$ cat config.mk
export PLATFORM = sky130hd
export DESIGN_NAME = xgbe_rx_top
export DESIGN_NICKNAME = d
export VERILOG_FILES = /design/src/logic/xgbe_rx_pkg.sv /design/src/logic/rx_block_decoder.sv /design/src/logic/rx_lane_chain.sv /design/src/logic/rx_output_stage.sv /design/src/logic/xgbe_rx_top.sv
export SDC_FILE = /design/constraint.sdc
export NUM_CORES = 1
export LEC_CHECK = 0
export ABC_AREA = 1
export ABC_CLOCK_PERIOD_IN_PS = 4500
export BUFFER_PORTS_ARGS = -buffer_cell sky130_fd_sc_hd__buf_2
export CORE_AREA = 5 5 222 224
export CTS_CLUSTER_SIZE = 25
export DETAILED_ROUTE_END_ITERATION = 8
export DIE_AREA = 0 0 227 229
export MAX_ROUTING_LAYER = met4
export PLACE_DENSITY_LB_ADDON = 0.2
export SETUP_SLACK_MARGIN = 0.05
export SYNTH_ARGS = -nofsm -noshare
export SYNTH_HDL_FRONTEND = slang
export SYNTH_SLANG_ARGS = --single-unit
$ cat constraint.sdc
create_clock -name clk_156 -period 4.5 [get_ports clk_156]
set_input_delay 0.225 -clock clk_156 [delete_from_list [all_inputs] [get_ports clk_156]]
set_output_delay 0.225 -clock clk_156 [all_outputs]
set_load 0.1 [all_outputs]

+ + + +

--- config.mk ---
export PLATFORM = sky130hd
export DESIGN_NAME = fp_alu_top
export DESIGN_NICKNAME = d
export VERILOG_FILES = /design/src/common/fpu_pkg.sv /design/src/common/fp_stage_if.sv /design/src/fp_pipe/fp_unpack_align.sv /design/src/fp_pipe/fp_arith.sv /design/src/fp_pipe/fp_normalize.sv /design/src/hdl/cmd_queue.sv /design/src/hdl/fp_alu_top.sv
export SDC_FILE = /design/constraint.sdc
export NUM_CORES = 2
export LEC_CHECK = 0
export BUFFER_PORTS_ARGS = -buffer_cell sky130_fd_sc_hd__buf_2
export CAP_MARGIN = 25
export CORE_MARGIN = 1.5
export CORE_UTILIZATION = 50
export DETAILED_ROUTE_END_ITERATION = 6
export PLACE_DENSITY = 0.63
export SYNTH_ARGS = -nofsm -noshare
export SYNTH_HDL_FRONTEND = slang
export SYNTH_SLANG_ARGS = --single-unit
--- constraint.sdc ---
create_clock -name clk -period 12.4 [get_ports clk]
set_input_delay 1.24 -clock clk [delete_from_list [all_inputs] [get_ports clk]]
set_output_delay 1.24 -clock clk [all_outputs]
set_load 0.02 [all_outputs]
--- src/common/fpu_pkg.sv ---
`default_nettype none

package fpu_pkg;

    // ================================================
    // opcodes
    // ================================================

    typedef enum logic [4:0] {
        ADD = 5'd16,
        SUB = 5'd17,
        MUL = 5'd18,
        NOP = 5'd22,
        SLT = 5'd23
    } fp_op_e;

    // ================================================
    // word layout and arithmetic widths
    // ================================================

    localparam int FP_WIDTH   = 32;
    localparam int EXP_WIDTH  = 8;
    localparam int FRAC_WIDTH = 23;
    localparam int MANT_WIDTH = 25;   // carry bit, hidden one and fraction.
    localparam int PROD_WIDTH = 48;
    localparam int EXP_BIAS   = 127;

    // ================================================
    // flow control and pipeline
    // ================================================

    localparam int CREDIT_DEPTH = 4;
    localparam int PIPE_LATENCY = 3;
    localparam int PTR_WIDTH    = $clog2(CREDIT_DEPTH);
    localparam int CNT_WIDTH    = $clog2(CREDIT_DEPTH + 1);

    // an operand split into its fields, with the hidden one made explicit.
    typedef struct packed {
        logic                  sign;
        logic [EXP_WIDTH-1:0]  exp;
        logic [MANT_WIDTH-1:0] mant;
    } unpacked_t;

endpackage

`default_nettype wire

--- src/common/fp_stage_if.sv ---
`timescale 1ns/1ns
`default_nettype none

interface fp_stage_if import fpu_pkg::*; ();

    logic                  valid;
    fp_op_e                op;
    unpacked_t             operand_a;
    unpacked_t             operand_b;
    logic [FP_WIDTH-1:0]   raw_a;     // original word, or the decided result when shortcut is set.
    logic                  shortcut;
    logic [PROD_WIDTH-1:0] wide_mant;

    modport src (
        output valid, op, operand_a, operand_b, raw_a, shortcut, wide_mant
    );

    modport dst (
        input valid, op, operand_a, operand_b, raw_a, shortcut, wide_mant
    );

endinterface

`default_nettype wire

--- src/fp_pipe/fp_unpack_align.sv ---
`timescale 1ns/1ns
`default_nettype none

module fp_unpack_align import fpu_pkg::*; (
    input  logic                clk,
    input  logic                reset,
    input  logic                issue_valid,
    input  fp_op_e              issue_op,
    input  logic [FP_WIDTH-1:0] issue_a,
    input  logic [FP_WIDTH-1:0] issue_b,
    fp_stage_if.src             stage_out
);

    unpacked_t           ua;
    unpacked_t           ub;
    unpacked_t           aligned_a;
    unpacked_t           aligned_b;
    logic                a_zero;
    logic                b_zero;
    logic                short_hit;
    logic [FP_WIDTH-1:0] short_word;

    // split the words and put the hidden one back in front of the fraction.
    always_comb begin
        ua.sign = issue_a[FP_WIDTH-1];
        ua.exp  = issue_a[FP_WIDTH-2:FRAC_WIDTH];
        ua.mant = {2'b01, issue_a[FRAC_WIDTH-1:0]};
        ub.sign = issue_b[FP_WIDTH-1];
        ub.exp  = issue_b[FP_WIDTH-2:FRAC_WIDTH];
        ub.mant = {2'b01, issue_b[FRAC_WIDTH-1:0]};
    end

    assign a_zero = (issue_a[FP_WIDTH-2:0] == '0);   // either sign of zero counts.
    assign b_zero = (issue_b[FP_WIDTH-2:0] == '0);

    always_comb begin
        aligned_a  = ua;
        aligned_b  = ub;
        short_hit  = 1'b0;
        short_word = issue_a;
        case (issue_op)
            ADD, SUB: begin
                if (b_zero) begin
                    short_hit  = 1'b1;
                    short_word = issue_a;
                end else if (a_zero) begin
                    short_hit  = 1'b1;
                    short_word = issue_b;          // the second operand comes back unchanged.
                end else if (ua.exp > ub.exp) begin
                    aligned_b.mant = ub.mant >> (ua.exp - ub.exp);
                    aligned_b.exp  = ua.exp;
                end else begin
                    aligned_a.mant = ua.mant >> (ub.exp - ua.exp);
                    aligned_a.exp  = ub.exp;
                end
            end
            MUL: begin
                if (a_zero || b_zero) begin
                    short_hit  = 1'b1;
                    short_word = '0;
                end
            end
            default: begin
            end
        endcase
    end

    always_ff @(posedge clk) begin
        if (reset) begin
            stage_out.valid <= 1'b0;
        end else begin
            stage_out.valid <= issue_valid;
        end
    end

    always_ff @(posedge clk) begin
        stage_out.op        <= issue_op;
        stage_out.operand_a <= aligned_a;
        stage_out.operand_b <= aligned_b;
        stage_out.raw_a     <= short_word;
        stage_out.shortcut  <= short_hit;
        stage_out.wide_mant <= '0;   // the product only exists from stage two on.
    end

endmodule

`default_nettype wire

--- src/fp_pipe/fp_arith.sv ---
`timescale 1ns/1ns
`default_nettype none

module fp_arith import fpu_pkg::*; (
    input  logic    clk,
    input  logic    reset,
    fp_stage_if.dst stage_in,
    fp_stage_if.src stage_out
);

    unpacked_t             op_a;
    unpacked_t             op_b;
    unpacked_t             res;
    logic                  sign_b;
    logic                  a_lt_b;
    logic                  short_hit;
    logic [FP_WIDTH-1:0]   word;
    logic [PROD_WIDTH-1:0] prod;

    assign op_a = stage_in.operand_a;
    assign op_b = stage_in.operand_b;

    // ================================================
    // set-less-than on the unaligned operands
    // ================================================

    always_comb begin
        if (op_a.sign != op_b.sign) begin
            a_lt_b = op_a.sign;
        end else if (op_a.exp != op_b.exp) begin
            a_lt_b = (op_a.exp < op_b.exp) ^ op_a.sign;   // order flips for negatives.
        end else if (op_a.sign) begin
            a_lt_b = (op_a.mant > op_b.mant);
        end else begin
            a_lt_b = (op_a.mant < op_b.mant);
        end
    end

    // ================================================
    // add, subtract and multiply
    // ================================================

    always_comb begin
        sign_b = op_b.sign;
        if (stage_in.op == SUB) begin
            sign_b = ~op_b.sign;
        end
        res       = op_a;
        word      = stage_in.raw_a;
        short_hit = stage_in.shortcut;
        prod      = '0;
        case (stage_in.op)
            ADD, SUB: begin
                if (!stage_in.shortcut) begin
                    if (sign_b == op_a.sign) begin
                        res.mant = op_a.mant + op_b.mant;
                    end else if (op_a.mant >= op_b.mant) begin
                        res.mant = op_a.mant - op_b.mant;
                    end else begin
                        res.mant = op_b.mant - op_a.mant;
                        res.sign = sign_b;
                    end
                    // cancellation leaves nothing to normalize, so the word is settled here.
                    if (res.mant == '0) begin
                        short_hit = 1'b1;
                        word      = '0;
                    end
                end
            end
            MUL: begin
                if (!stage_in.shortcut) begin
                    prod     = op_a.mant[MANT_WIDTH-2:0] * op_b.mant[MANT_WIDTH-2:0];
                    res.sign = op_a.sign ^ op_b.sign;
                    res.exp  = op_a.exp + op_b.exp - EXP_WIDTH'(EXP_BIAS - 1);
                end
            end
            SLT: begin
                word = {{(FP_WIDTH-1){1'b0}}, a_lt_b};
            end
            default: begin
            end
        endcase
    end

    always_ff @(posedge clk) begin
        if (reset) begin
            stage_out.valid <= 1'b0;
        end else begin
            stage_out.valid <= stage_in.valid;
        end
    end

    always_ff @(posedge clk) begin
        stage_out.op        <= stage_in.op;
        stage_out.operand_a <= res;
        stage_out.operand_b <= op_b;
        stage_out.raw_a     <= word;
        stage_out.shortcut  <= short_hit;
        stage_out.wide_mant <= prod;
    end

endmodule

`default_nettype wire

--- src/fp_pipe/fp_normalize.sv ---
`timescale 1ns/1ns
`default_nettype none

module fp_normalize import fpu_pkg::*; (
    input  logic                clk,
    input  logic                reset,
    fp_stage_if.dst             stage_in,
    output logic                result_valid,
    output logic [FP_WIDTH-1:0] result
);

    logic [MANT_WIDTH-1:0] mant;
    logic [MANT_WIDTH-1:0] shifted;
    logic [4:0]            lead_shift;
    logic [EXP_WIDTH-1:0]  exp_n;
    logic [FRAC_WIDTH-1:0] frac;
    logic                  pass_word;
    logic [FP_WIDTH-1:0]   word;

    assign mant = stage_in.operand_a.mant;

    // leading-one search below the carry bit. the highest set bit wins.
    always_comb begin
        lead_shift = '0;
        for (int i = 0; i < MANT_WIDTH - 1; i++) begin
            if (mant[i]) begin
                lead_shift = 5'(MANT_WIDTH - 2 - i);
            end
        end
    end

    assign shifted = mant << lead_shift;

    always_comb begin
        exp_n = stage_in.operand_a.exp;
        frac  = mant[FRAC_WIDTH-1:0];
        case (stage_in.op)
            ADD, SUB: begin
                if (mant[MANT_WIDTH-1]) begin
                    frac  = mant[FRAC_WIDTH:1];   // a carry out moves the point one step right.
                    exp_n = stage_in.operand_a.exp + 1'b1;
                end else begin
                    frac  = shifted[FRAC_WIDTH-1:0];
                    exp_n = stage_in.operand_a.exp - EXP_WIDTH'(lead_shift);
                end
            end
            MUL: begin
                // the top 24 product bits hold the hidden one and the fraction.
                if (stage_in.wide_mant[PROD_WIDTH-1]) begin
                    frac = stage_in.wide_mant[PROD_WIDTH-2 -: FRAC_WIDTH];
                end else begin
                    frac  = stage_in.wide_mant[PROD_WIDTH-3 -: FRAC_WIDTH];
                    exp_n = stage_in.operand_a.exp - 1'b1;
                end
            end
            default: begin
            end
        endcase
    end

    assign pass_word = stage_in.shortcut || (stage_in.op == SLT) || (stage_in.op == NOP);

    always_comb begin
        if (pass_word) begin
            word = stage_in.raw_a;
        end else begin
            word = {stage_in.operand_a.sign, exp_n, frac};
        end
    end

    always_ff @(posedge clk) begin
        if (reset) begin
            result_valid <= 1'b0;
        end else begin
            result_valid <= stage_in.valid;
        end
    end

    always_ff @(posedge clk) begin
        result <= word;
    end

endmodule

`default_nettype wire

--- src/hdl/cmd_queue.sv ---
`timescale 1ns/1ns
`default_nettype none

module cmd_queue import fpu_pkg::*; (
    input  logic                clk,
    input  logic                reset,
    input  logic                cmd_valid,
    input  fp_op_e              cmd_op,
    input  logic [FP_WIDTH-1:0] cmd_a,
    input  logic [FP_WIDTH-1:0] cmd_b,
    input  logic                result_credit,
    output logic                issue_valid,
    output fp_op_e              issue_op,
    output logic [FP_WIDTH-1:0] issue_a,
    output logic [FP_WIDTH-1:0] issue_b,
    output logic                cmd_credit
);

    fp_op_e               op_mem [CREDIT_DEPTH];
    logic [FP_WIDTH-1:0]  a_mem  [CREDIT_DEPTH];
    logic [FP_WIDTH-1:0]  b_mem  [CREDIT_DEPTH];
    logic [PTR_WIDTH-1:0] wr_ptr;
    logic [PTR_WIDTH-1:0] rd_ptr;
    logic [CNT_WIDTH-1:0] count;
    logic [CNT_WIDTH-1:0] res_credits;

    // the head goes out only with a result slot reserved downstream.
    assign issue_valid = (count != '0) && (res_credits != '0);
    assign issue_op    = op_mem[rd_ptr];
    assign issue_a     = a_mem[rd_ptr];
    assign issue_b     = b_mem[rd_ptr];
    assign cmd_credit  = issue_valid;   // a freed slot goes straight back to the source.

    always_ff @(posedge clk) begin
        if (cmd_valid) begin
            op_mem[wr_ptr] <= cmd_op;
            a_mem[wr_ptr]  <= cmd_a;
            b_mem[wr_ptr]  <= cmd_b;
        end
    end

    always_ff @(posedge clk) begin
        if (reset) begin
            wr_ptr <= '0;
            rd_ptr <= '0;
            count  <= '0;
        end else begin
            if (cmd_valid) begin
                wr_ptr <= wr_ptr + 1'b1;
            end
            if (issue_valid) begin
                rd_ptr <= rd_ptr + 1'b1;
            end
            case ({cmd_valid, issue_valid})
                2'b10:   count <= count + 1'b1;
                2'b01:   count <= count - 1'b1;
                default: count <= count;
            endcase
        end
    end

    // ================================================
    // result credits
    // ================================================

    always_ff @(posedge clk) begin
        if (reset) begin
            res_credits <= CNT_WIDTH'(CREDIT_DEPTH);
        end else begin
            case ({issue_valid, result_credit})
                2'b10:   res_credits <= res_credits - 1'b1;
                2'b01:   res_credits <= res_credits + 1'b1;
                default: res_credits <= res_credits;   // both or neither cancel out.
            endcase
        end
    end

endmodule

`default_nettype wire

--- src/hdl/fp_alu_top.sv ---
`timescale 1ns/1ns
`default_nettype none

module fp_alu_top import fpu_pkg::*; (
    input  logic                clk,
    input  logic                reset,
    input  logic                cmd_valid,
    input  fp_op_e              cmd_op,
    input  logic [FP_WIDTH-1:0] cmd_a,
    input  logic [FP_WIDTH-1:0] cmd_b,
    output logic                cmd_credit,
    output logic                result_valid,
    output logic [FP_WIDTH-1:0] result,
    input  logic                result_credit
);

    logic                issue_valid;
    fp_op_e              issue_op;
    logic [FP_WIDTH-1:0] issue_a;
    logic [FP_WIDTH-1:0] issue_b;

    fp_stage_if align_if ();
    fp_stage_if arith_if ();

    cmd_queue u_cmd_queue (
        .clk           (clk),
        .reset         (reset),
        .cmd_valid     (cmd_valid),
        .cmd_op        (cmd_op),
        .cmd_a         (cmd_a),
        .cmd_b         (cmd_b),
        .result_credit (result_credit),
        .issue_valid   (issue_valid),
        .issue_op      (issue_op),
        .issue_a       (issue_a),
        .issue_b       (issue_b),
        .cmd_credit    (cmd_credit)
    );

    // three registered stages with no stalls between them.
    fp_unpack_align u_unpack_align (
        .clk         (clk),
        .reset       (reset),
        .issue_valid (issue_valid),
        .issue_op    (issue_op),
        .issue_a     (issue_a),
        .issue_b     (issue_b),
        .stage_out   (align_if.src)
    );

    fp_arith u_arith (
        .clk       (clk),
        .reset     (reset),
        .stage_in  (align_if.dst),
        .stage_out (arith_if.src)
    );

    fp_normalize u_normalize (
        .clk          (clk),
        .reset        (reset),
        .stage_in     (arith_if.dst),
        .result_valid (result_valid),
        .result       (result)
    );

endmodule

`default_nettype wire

+ + + +

*Work request*
Make a copy of each line in the records above that has the word "with".

*Result*
    // an operand split into its fields, with the hidden one made explicit.
    // the head goes out only with a result slot reserved downstream.
    // three registered stages with no stalls between them.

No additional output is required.